Durante una recente audizione al Senato degli Stati Uniti, Waymo ha ammesso che
i suoi robotaxi non sono così autonomi come la retorica aziendale lascia
intendere.
Mauricio Peña, responsabile della sicurezza dell’azienda controllata da
Alphabet, ha confermato che quando i veicoli incontrano situazioni insolite, il
controllo viene trasferito a conducenti remoti. Molti di questi operatori non
lavorano negli Stati Uniti, ma dalle Filippine e da altri paesi.
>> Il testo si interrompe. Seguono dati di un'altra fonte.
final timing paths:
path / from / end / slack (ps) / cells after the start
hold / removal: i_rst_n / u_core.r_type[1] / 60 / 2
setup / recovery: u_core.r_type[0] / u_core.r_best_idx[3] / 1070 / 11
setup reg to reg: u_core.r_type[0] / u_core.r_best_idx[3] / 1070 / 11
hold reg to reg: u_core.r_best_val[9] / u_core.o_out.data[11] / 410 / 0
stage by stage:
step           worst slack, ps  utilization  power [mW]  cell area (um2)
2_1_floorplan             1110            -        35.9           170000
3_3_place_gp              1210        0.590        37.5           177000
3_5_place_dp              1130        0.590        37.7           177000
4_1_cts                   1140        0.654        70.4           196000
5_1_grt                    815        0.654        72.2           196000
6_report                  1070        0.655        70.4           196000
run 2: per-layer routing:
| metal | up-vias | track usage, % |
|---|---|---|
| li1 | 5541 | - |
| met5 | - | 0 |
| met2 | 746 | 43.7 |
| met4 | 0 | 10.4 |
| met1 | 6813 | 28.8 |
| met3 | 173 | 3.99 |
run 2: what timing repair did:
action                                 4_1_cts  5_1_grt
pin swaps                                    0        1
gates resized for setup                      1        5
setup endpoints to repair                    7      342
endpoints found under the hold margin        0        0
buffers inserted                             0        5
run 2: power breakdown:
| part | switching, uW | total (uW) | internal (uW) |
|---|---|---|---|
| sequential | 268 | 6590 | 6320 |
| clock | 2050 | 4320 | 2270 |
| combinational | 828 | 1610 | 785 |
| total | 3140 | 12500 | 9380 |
**config.mk**
```make
export PLATFORM = sky130hd
export DESIGN_NAME = debug_packet_receiver_core
export DESIGN_NICKNAME = d
export VERILOG_FILES = /design/src/rtl/dpr_pkg.sv /design/src/rtl/dpr_cfg_regs.sv /design/src/rtl/dpr_framer.sv /design/src/rtl/debug_packet_receiver_core.sv
export SDC_FILE = /design/constraint.sdc
export NUM_CORES = 1
export LEC_CHECK = 0
export BUFFER_PORTS_ARGS = -buffer_cell sky130_fd_sc_hd__buf_2
export CORE_ASPECT_RATIO = 1.5
export CORE_MARGIN = 2
export CORE_UTILIZATION = 50
export DETAILED_ROUTE_END_ITERATION = 8
export PLACE_DENSITY_LB_ADDON = 0.25
export SYNTH_ARGS = -nofsm -noshare
export SYNTH_HDL_FRONTEND = slang
export SYNTH_HIERARCHICAL = 1
export SYNTH_SLANG_ARGS = --single-unit
```
**constraint.sdc**
```tcl
create_clock -name clk -period 4.9 [get_ports clk]
set_clock_uncertainty 0.1 [all_clocks]
set_input_delay 0.735 -clock clk [delete_from_list [all_inputs] [get_ports clk]]
set_output_delay 0.735 -clock clk [all_outputs]
set_load 0.02 [all_outputs]
```
===== src/hw/rtl/mtld_pkg.sv =====
// Shared types, constants and the keystream step function for the meter
// telegram descrambler. No dependencies.
package mtld_pkg;

	localparam int FRAME_BYTES     = 30;
	localparam int SCRAMBLED_BYTES = 11;
	localparam int FIRST_SCRAMBLED = 17;
	localparam int LAST_SCRAMBLED  = FIRST_SCRAMBLED + SCRAMBLED_BYTES - 1;
	localparam int LAST_INDEX_BYTE = FIRST_SCRAMBLED + 4;
	localparam int POS_MAX         = 63;

	localparam logic [7:0]  HDR_LEN      = 8'h19;
	localparam logic [7:0]  HDR_CTRL     = 8'h44;
	localparam logic [7:0]  HDR_MFCT_LO  = 8'h30;
	localparam logic [7:0]  HDR_MFCT_HI  = 8'h4C;
	localparam logic [7:0]  HDR_CI       = 8'hA1;
	localparam logic [7:0]  HDR_UNIT     = 8'h13;
	localparam logic [7:0]  CHECK_VALUE  = 8'h4B;
	localparam logic [31:0] BASE_KEY_RST = 32'hDFD109E8;

	localparam int CFG_IDX_W = 1;
	localparam int CFG_DATA_W = 48;
	localparam logic [CFG_IDX_W-1:0] CFG_WANTED_ID = 1'd0;
	localparam logic [CFG_IDX_W-1:0] CFG_BASE_KEY  = 1'd1;

	typedef logic [5:0] pos_t;

	typedef struct packed {
		logic        frame_ok;
		logic        accepted;
		logic [23:0] status_bytes;
		logic [31:0] meter_index;
	} result_t;

	// Eight LFSR steps, feedback bit1^bit2^bit11^bit31 into bit 0
	function automatic logic [31:0] advance8(input logic [31:0] k_in);
		logic [31:0] k;
		logic        fb;
		k = k_in;
		for (int n = 0; n < 8; n++) begin
			fb = k[1] ^ k[2] ^ k[11] ^ k[31];
			k  = {k[30:0], fb};
		end
		return k;
	endfunction

endpackage


===== src/hw/rtl/meter_telegram_lfsr_decoder_unit.sv =====
// Meter telegram descrambler top level: input beat register, frame core,
// result register and configuration registers. Depends on mtld_pkg and
// mtld_frame_core.
// A telegram's last byte goes through the input beat register and its result
// through the result register to m_tdata. Throughput: one byte per cycle; the
// input stalls only while a last byte waits behind an untaken result.
// Reset: arst_n clears frame state and handshakes, wanted_id to 0 and
// base_key to 0xDFD109E8.
module meter_telegram_lfsr_decoder_unit import mtld_pkg::*; (
	input  logic                  clk,
	input  logic                  arst_n,
	input  logic                  s_tvalid,
	output logic                  s_tready,
	input  logic [7:0]            s_tdata,   // rx_byte
	input  logic                  s_tlast,   // frame_end
	output logic                  m_tvalid,
	input  logic                  m_tready,
	output logic [63:0]           m_tdata,   // frame_ok, accepted, status_bytes[23:0],
	                                         // meter_index[31:0], zero fill
	input  logic                  cfg_we,
	input  logic [CFG_IDX_W-1:0]  cfg_index,
	input  logic [CFG_DATA_W-1:0] cfg_data
);

	logic        valid_s1;
	logic [7:0]  byte_s1;
	logic        last_s1;
	logic        out_valid_q;
	result_t     res_q;
	result_t     res;
	logic [47:0] wanted_id_q;
	logic [31:0] base_key_q;
	logic        out_free;
	logic        proc;

	assign out_free = !out_valid_q || m_tready;
	// a last byte waits until the result register is free
	assign proc     = valid_s1 && (!last_s1 || out_free);
	assign s_tready = !valid_s1 || proc;

	always_ff @(posedge clk or negedge arst_n) begin
		if (!arst_n) begin
			wanted_id_q <= '0;
			base_key_q  <= BASE_KEY_RST;
		end else if (cfg_we) begin
			case (cfg_index)
				CFG_WANTED_ID: wanted_id_q <= cfg_data;
				CFG_BASE_KEY:  base_key_q  <= cfg_data[31:0];
				default: ;
			endcase
		end
	end

	always_ff @(posedge clk or negedge arst_n) begin
		if (!arst_n) begin
			valid_s1    <= 1'b0;
			out_valid_q <= 1'b0;
		end else begin
			if (s_tready)
				valid_s1 <= s_tvalid;
			if (out_free)
				out_valid_q <= proc && last_s1;
		end
	end

	always_ff @(posedge clk) begin
		if (s_tvalid && s_tready) begin
			byte_s1 <= s_tdata;
			last_s1 <= s_tlast;
		end
		if (proc && last_s1)
			res_q <= res;
	end

	mtld_frame_core u_core (
		.clk       (clk),
		.arst_n    (arst_n),
		.en        (proc),
		.rx_byte   (byte_s1),
		.frame_end (last_s1),
		.wanted_id (wanted_id_q),
		.base_key  (base_key_q),
		.res       (res)
	);

	assign m_tvalid = out_valid_q;
	assign m_tdata  = {6'b0, res_q.meter_index, res_q.status_bytes,
		res_q.accepted, res_q.frame_ok};

	a_last_gives_result: assert property (@(posedge clk) disable iff (!arst_n)
		(proc && last_s1) |=> out_valid_q)
		else $error("last byte processed without a result beat");

	a_accept_needs_ok: assert property (@(posedge clk) disable iff (!arst_n)
		out_valid_q |-> (!res_q.accepted || res_q.frame_ok))
		else $error("accepted set on a failed frame");

	a_failed_zero: assert property (@(posedge clk) disable iff (!arst_n)
		(out_valid_q && !res_q.frame_ok) |->
		(res_q.status_bytes == '0 && res_q.meter_index == '0))
		else $error("failed frame carries nonzero fields");

	a_no_overwrite: assert property (@(posedge clk) disable iff (!arst_n)
		(out_valid_q && !m_tready) |-> !(proc && last_s1))
		else $error("result register overwritten while stalled");

endmodule


===== src/hw/rtl/mtld_frame_core.sv =====
// Per-byte frame state: header checks, address match, key seed folding,
// descrambling and result assembly. Depends on mtld_pkg.
module mtld_frame_core import mtld_pkg::*; (
	input  logic        clk,
	input  logic        arst_n,
	input  logic        en,
	input  logic [7:0]  rx_byte,
	input  logic        frame_end,
	input  logic [47:0] wanted_id,
	input  logic [31:0] base_key,
	output result_t     res
);

	pos_t        pos_q;
	logic [31:0] key_q;
	logic [23:0] status_q;
	logic [31:0] index_q;
	logic        fault_q;
	logic        addr_eq_q;

	logic [31:0] key_v;
	logic [23:0] status_v;
	logic [31:0] index_v;
	logic        fault_v;
	logic        addr_eq_v;
	logic [7:0]  wid_byte;
	logic [7:0]  want_hdr;
	logic        hdr_chk;
	logic [7:0]  plain;
	logic [1:0]  isel;
	logic        ok;

	always_comb begin
		key_v     = (pos_q == '0) ? base_key : key_q;
		status_v  = status_q;
		index_v   = index_q;
		fault_v   = fault_q;
		addr_eq_v = addr_eq_q;
		wid_byte  = '0;
		want_hdr  = '0;
		hdr_chk   = 1'b0;
		plain     = '0;
		isel      = 2'(pos_q - 6'(FIRST_SCRAMBLED + 1));

		// fold header words into the seed, big-endian
		case (pos_q)
			6'd2, 6'd6, 6'd12:  key_v[31:24] = key_v[31:24] ^ rx_byte;
			6'd3, 6'd7, 6'd13:  key_v[23:16] = key_v[23:16] ^ rx_byte;
			6'd4, 6'd8, 6'd14:  key_v[15:8]  = key_v[15:8] ^ rx_byte;
			6'd5, 6'd9, 6'd15:  key_v[7:0]   = key_v[7:0] ^ rx_byte;
			default: ;
		endcase

		case (pos_q)
			6'd4:    wid_byte = wanted_id[7:0];
			6'd5:    wid_byte = wanted_id[15:8];
			6'd6:    wid_byte = wanted_id[23:16];
			6'd7:    wid_byte = wanted_id[31:24];
			6'd8:    wid_byte = wanted_id[39:32];
			6'd9:    wid_byte = wanted_id[47:40];
			default: wid_byte = rx_byte;
		endcase
		if (wid_byte != rx_byte)
			addr_eq_v = 1'b0;

		case (pos_q)
			6'd0:  begin hdr_chk = 1'b1; want_hdr = HDR_LEN;     end
			6'd1:  begin hdr_chk = 1'b1; want_hdr = HDR_CTRL;    end
			6'd2:  begin hdr_chk = 1'b1; want_hdr = HDR_MFCT_LO; end
			6'd3:  begin hdr_chk = 1'b1; want_hdr = HDR_MFCT_HI; end
			6'd12: begin hdr_chk = 1'b1; want_hdr = HDR_CI;      end
			6'd16: begin hdr_chk = 1'b1; want_hdr = HDR_UNIT;    end
			default: ;
		endcase
		if (hdr_chk && rx_byte != want_hdr)
			fault_v = 1'b1;

		case (pos_q)
			6'd13:   status_v[7:0]   = status_v[7:0] | rx_byte;
			6'd14:   status_v[15:8]  = status_v[15:8] | rx_byte;
			6'd15:   status_v[23:16] = status_v[23:16] | rx_byte;
			default: ;
		endcase

		if (pos_q >= 6'(FIRST_SCRAMBLED) && pos_q <= 6'(LAST_SCRAMBLED)) begin
			key_v = advance8(key_v);
			plain = rx_byte ^ key_v[7:0];
			if (pos_q == 6'(FIRST_SCRAMBLED)) begin
				if (plain != CHECK_VALUE)
					fault_v = 1'b1;
			end else if (pos_q <= 6'(LAST_INDEX_BYTE)) begin
				index_v[{isel, 3'b000} +: 8] = index_v[{isel, 3'b000} +: 8] | plain;
			end
		end

		ok               = !fault_v && pos_q == 6'(FRAME_BYTES - 1);
		res.frame_ok     = ok;
		res.accepted     = ok && addr_eq_v;
		res.status_bytes = ok ? status_v : '0;
		res.meter_index  = ok ? index_v : '0;
	end

	always_ff @(posedge clk or negedge arst_n) begin
		if (!arst_n) begin
			pos_q     <= '0;
			key_q     <= '0;
			status_q  <= '0;
			index_q   <= '0;
			fault_q   <= 1'b0;
			addr_eq_q <= 1'b1;
		end else if (en) begin
			if (frame_end) begin
				pos_q     <= '0;
				key_q     <= '0;
				status_q  <= '0;
				index_q   <= '0;
				fault_q   <= 1'b0;
				addr_eq_q <= 1'b1;
			end else begin
				if (pos_q != 6'(POS_MAX))
					pos_q <= pos_q + 6'd1;
				key_q     <= key_v;
				status_q  <= status_v;
				index_q   <= index_v;
				fault_q   <= fault_v;
				addr_eq_q <= addr_eq_v;
			end
		end
	end

endmodule
`config.mk`:
```
export PLATFORM = sky130hd
export DESIGN_NAME = line_sensor_centroid_tracker_top
export DESIGN_NICKNAME = d
export VERILOG_FILES = /design/src/hw/rtl/lsct_pkg.sv /design/src/hw/rtl/lsct_centroid.sv /design/src/hw/rtl/line_sensor_centroid_tracker_top.sv
export SDC_FILE = /design/constraint.sdc
export NUM_CORES = 1
export LEC_CHECK = 0
export BUFFER_PORTS_ARGS = -buffer_cell sky130_fd_sc_hd__buf_2
export CORE_UTILIZATION = 60
export DETAILED_ROUTE_END_ITERATION = 8
export HOLD_SLACK_MARGIN = 0.1
export PLACE_DENSITY = 0.79
export SLEW_MARGIN = 40
export SYNTH_ARGS = -nofsm -noshare
export SYNTH_HDL_FRONTEND = slang
export SYNTH_SLANG_ARGS = --single-unit
```
`constraint.sdc`:
```
create_clock -name clk_i -period 8 [get_ports clk_i]
set_input_delay 0.4 -clock clk_i [delete_from_list [all_inputs] [get_ports clk_i]]
set_output_delay 0.4 -clock clk_i [all_outputs]
set_load 0.02 [all_outputs]
```
$ cat src/sv/sndc_pkg.sv
// Shared constants and register codes for the strided N-d copy address generator.
// No dependencies; imported by every module of the block.
`default_nettype none

package sndc_pkg;

  localparam int unsigned MAX_DIMS_DEF   = 4;
  localparam int unsigned FIELD_BITS_DEF = 16;
  localparam int unsigned ADDR_BITS_DEF  = 48;

  localparam int unsigned PACK_BITS      = 64;
  localparam int unsigned DIM_CNT_BITS   = 3;
  localparam int unsigned BYTES_BITS     = 8;
  localparam int unsigned APB_DATA_BITS  = 64;
  localparam int unsigned APB_ADDR_BITS  = 6;
  localparam int unsigned IN_DATA_BITS   = 8;
  localparam int unsigned OUT_DEPTH      = 4;

  localparam logic [BYTES_BITS-1:0] ITEM_BYTES_RST = 8'd4;

  typedef enum logic [2:0] {
    REG_DIM_COUNT     = 3'd0,
    REG_ITEM_BYTES    = 3'd1,
    REG_EXTENT        = 3'd2,
    REG_SRC_STRIDES   = 3'd3,
    REG_DST_STRIDES   = 3'd4,
    REG_SRC_START     = 3'd5,
    REG_SRC_BASE      = 3'd6,
    REG_DST_BASE      = 3'd7
  } reg_idx_e;

endpackage

`default_nettype wire

$ cat src/sv/sndc_out_fifo.sv
// Small register FIFO holding finished moves until the downstream side takes them.
// Depends on sndc_pkg for the default depth.
`default_nettype none

module sndc_out_fifo #(
  parameter int unsigned WIDTH = 8,
  parameter int unsigned DEPTH = sndc_pkg::OUT_DEPTH
) (
  input  wire logic             clk_i,
  input  wire logic             rst_ni,
  input  wire logic             push_i,
  input  wire logic [WIDTH-1:0] data_i,
  input  wire logic             pop_i,
  output logic                  valid_o,
  output logic      [WIDTH-1:0] data_o
);
  import sndc_pkg::*;

  localparam int unsigned PTR_W = (DEPTH > 1) ? $clog2(DEPTH) : 1;
  localparam int unsigned CNT_W = $clog2(DEPTH + 1);

  logic [DEPTH-1:0][WIDTH-1:0] mem_q;
  logic [PTR_W-1:0]            wr_ptr_q, rd_ptr_q;
  logic [CNT_W-1:0]            cnt_q;
  logic                        do_pop;

  assign valid_o = (cnt_q != '0);
  assign do_pop  = pop_i & valid_o;
  assign data_o  = mem_q[rd_ptr_q];

  always_ff @(posedge clk_i or negedge rst_ni) begin
    if (!rst_ni) begin
      wr_ptr_q <= '0;
      rd_ptr_q <= '0;
      cnt_q    <= '0;
    end else begin
      if (push_i) begin
        wr_ptr_q <= (32'(wr_ptr_q) == DEPTH - 1) ? '0 : wr_ptr_q + PTR_W'(1);
      end
      if (do_pop) begin
        rd_ptr_q <= (32'(rd_ptr_q) == DEPTH - 1) ? '0 : rd_ptr_q + PTR_W'(1);
      end
      cnt_q <= cnt_q + CNT_W'(push_i) - CNT_W'(do_pop);
    end
  end

  always_ff @(posedge clk_i) begin
    if (push_i) begin
      mem_q[wr_ptr_q] <= data_i;
    end
  end

endmodule

`default_nettype wire

$ cat config.mk
export PLATFORM = sky130hd
export DESIGN_NAME = sndc_out_fifo
export DESIGN_NICKNAME = d
export VERILOG_FILES = /design/src/sv/sndc_pkg.sv /design/src/sv/sndc_out_fifo.sv
export SDC_FILE = /design/constraint.sdc
export NUM_CORES = 1
export LEC_CHECK = 0
export ABC_AREA = 1
export BUFFER_PORTS_ARGS = -buffer_cell sky130_fd_sc_hd__buf_2
export CORE_ASPECT_RATIO = 1.2
export CORE_UTILIZATION = 40
export CTS_CLUSTER_SIZE = 40
export DETAILED_ROUTE_END_ITERATION = 10
export PLACE_DENSITY = 0.68
export SLEW_MARGIN = 20
export SYNTH_ARGS = -nofsm -noshare
export SYNTH_HDL_FRONTEND = slang
export SYNTH_SLANG_ARGS = --single-unit
$ cat constraint.sdc
create_clock -name clk_i -period 5.21 [get_ports clk_i]
set_input_delay 1.042 -clock clk_i [delete_from_list [all_inputs] [get_ports clk_i]]
set_output_delay 1.042 -clock clk_i [all_outputs]
set_load 0.05 [all_outputs]
### Yosys cells after proc, flatten, opt, wreduce, memory -nomap -nowiden

Cells that the tools add are included.

| operators by class | value |
|---|---|
| add/sub/neg operators | 4 |
| magnitude comparators | 3 |
| equal/unequal tests | 2 |
| multiplexer cells | 7 |
| bitwise gates (word level) | 1 |
| reduce and logical (&&, ||, !) cells | 2 |

Operators by type and width:

| kind | count |
|---|---|
| $bwmux 32 | 1 |
| $bmux 8 s2 | 1 |
| $demux 8 s2 | 1 |
| $mux 8 | 2 |
| $lt 2x3->1 const B | 2 |
| $add 2x1->2 const B | 2 |
| $eq 2x2->1 const B | 2 |
| $mux 2 | 2 |
| $add 3x1->3 | 1 |
| $reduce_bool 3->1 | 1 |
| $sub 3x1->3 | 1 |
| $ge 2x1->1 const B | 1 |
| $and 1x1->1 | 1 |
| $logic_and 1x1->1 | 1 |

| storage, ports and cells | value |
|---|---|
| flip-flop bits (word level) | 39 |
| input bits | 12 |
| output and inout port bits | 9 |
| word-level logic and storage cells | 26 |

### Depth between registers and ports, before layout

| logic depth | value |
|---|---|
| word-level depth | 5 |
| gate-level depth with buffers | 11 |
| gate-level depth less buffers | 11 |

### Worst setup path after synthesis

Ideal clock, no wire load.

| path | value |
|---|---|
| path type | input port to flip-flop |
| from | input pop_i |
| to | register cnt_q[2] |
| data arrival time | 2.281 ns |
| required time | 5.094 ns |
| path slack | 2.813 ns |
| stages | 9 |
| path through | nand2_1 inv_1 ha_1 inv_1 ha_1 fa_1 xor2_1 nand2_1 nand2_1 |

| between the ends | value |
|---|---|
| longest elaborated chain between the ends | 2 |

Ends and longest elaborated chain:

| item | line | RTL |
|---|---|---|
| start: declaration | sndc_out_fifo.sv:13 | `input wire logic pop_i,` |
| $and 1x1->1 | sndc_out_fifo.sv:28 | `assign do_pop = pop_i & valid_o;` |
| named net do_pop | sndc_out_fifo.sv:25 | `logic do_pop;` |
| $sub 3x1->3 | sndc_out_fifo.sv:43 | `cnt_q <= cnt_q + CNT_W'(push_i) - CNT_W'(do_pop);` |
| end signal: assignment | sndc_out_fifo.sv:43 |  |
| end: declaration | sndc_out_fifo.sv:24 | `logic [CNT_W-1:0] cnt_q;` |

The timed path passes the listed nets, and every way through them passes these cells.
A chain may end at the register's enable or synchronous reset.

### Final worst setup path

| path | value |
|---|---|
| from | register rd_ptr_q[0] |
| to | output data_o[2] |

| between the ends | value |
|---|---|
| longest elaborated chain between the ends | 2 |

Ends and longest elaborated chain:

| item | line | RTL |
|---|---|---|
| start: declaration | sndc_out_fifo.sv:23 | `logic [PTR_W-1:0] wr_ptr_q, rd_ptr_q;` |
| start signal: assignment | sndc_out_fifo.sv:41 | `rd_ptr_q <= (32'(rd_ptr_q) == DEPTH - 1) ? '0 : rd_ptr_q + PTR_W'(1);` |
| $bmux 8 s2 | sndc_out_fifo.sv:29 | `assign data_o = mem_q[rd_ptr_q];` |
| $mux 8 (not written as such) | sndc_out_fifo.sv:29 |  |
| end: declaration | sndc_out_fifo.sv:15 | `output logic [WIDTH-1:0] data_o` |

Every way passes these cells. The select of a mux whose other input is x is not followed.

==> qor.csv <==
metric,value,unit
register area,1140,um2
Final Util,48.9,%
synth warn,0,
Leak,0.881,nW
clock root buffer,clkbuf_8,
vias per cell,4.71,
drt pass-1 iters,4,
"Seq/Total Area, Yosys",65.7,%
critical path class,reg -> out,
Die X,62.0,um
Layout Nets,187,
pre-CTS WS,2.57,ns
Min-Delay Path Class,reg -> reg,
final WL,2880,um
critical path arrival,1.91,ns
Cells after Synth,145,
Multi-input gate area,428,um2
global-route wire length before repair,4640,um
total die area,4590,um2
clock slew at reported path FFs,0.07,ns
FILL cells,371,
all-layer global routing usage,14.7,%
share of cells above drive strength 1,16.7,%
Critical Path RT,4.17,ns
CTS max path bufs,2,
VDD IR max,0.277,mV
post_cts resized,0,
Max Slew Vio Count,0,
Setup Skew,0.00469,ns
"critical path, cell by cell",o211ai_1 > nand2_1 > buf_2,
Initial Util,42.9,%
# setup viols final,0,
Port Buffers,20,
max incr delay on CP,1.02,ns
Critical-path top delay cell,dfrtp_1,
die height,74.0,um
fmax,339,MHz
setup ws final,2.26,ns
"FF+latch count, synth",39,
antenna violations before repair,0,
diode count,0,
crit start category,register,
status,"finished, final reports clean",
CP Capture Type,output port,
CTS Buf Count,5,
I/O pins,21,
Unique masters post-synth,14,
RePlAce Congestion,0.701,
"antenna viol nets, final",0,
clock sinks,39,
fin area,1970,um2
cts hold-fix bufs,0,
Post-Syn Area per Cell,11.9,um2
Post-DP Area,1840,um2
TritonCTS clock tree,done,
"Period Utilization, post-route",56.7,%
Skew-Pair Late Insertion Delay,0.29,ns
Slew @ Worst Pin,1.02,ns
total power,1.24,mW
power density over cell area,630,nW/um2
Post-Syn Area,1730,um2
setup_tns,0,ns
pin count of the biggest net entering global routing,36,
RSZ-0062 raised after global routing,false,
hpwl dp,1990,um
max-cap viol count,0,
Post-CTS Setup Inserts,0,
row cnt,25,
relative slew slack,31.7,%
minimum clock period,2.95,ns
total congestion overflow,0,
Core Box Area,4040,um2
vias in the first global route,1056,
area delta synth->final,14.1,%
Mapped Nets,165,
Top delay family on crit path,flip-flops,
"critical path fanouts, max",35,
initial drt markers,63,
sum of buffers and inverters on the critical path,1,
drc violations,0,
H-tree levels,2,
final hold violation count,0,
wire length per cell,13.0,um
via count,1046,
synth_stat cells:
cell type | n | area share [%]
nand2_1 | 39 | 8.5
nand3_1 | 2 | 0.58
inv_1 | 29 | 6.3
xor2_1 | 1 | 0.51
fa_1 | 1 | 1.2
nor2_1 | 3 | 0.65
edfxtp_1 | 32 | 56
dfrtp_1 | 7 | 10
o211ai_2 | 1 | 0.72
o211ai_1 | 15 | 6.5
ha_1 | 7 | 5.1
xnor2_1 | 1 | 0.51
o21ai_0 | 2 | 0.58
buf_6 | 5 | 3.3
path summary, 6_finish.rpt:
check	cells past startpoint	startpoint	endpoint	slack, ns
min in group asynchronous	1	rst_ni	wr_ptr_q[0]	0.58
worst max register to register	11	cnt_q[1]	cnt_q[2]	3.16
worst min register to register	2	cnt_q[1]	cnt_q[2]	0.54
worst min-delay path	2	cnt_q[1]	cnt_q[2]	0.54
max in group asynchronous	1	rst_ni	rd_ptr_q[1]	4.47
worst max-delay path	3	rd_ptr_q[0]	data_o[2]	2.26
kinds of logic (layout without fill, tap and decap cells):
| kind of cell | count (synthesis) | count (layout) | synth area share [%] |
|---|---|---|---|
| XOR/XNOR | 2 | 2 | 1.01 |
| AND/OR/NAND/NOR | 44 | 44 | 9.70 |
| buffers and inverters | 34 | 57 | 9.55 |
| AO/OA/AOI/OAI | 18 | 18 | 7.81 |
| adder cells (fa/ha/maj) | 8 | 8 | 6.22 |
| flip-flops | 39 | 39 | 65.7 |
power breakdown:
part	total (mW)	internal (mW)	switching, mW
clock network	0.293	0.191	0.101
logic	0.463	0.133	0.331
registers	0.487	0.410	0.0770
total	1.24	0.734	0.509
L’ammissione smonta la narrazione dell’autonomia completa e riporta al centro
una realtà scomoda: dietro i sistemi di intelligenza artificiale presentati come
rivoluzionari c’è ancora una certa dipendenza dal lavoro umano, spesso
sottopagato e delocalizzato.
La testimonianza di Waymo non è un caso isolato ma l’ennesima conferma di un
pattern industriale consolidato. L’IA si regge su una struttura ibrida in cui
l’intervento umano rimane indispensabile, pur restando invisibile agli utenti
finali. E il modello economico è sempre lo stesso: esternalizzare la
supervisione verso paesi dove il costo del lavoro è inferiore, mantenendo però
intatta la narrazione di un sistema “completamente automatizzato”.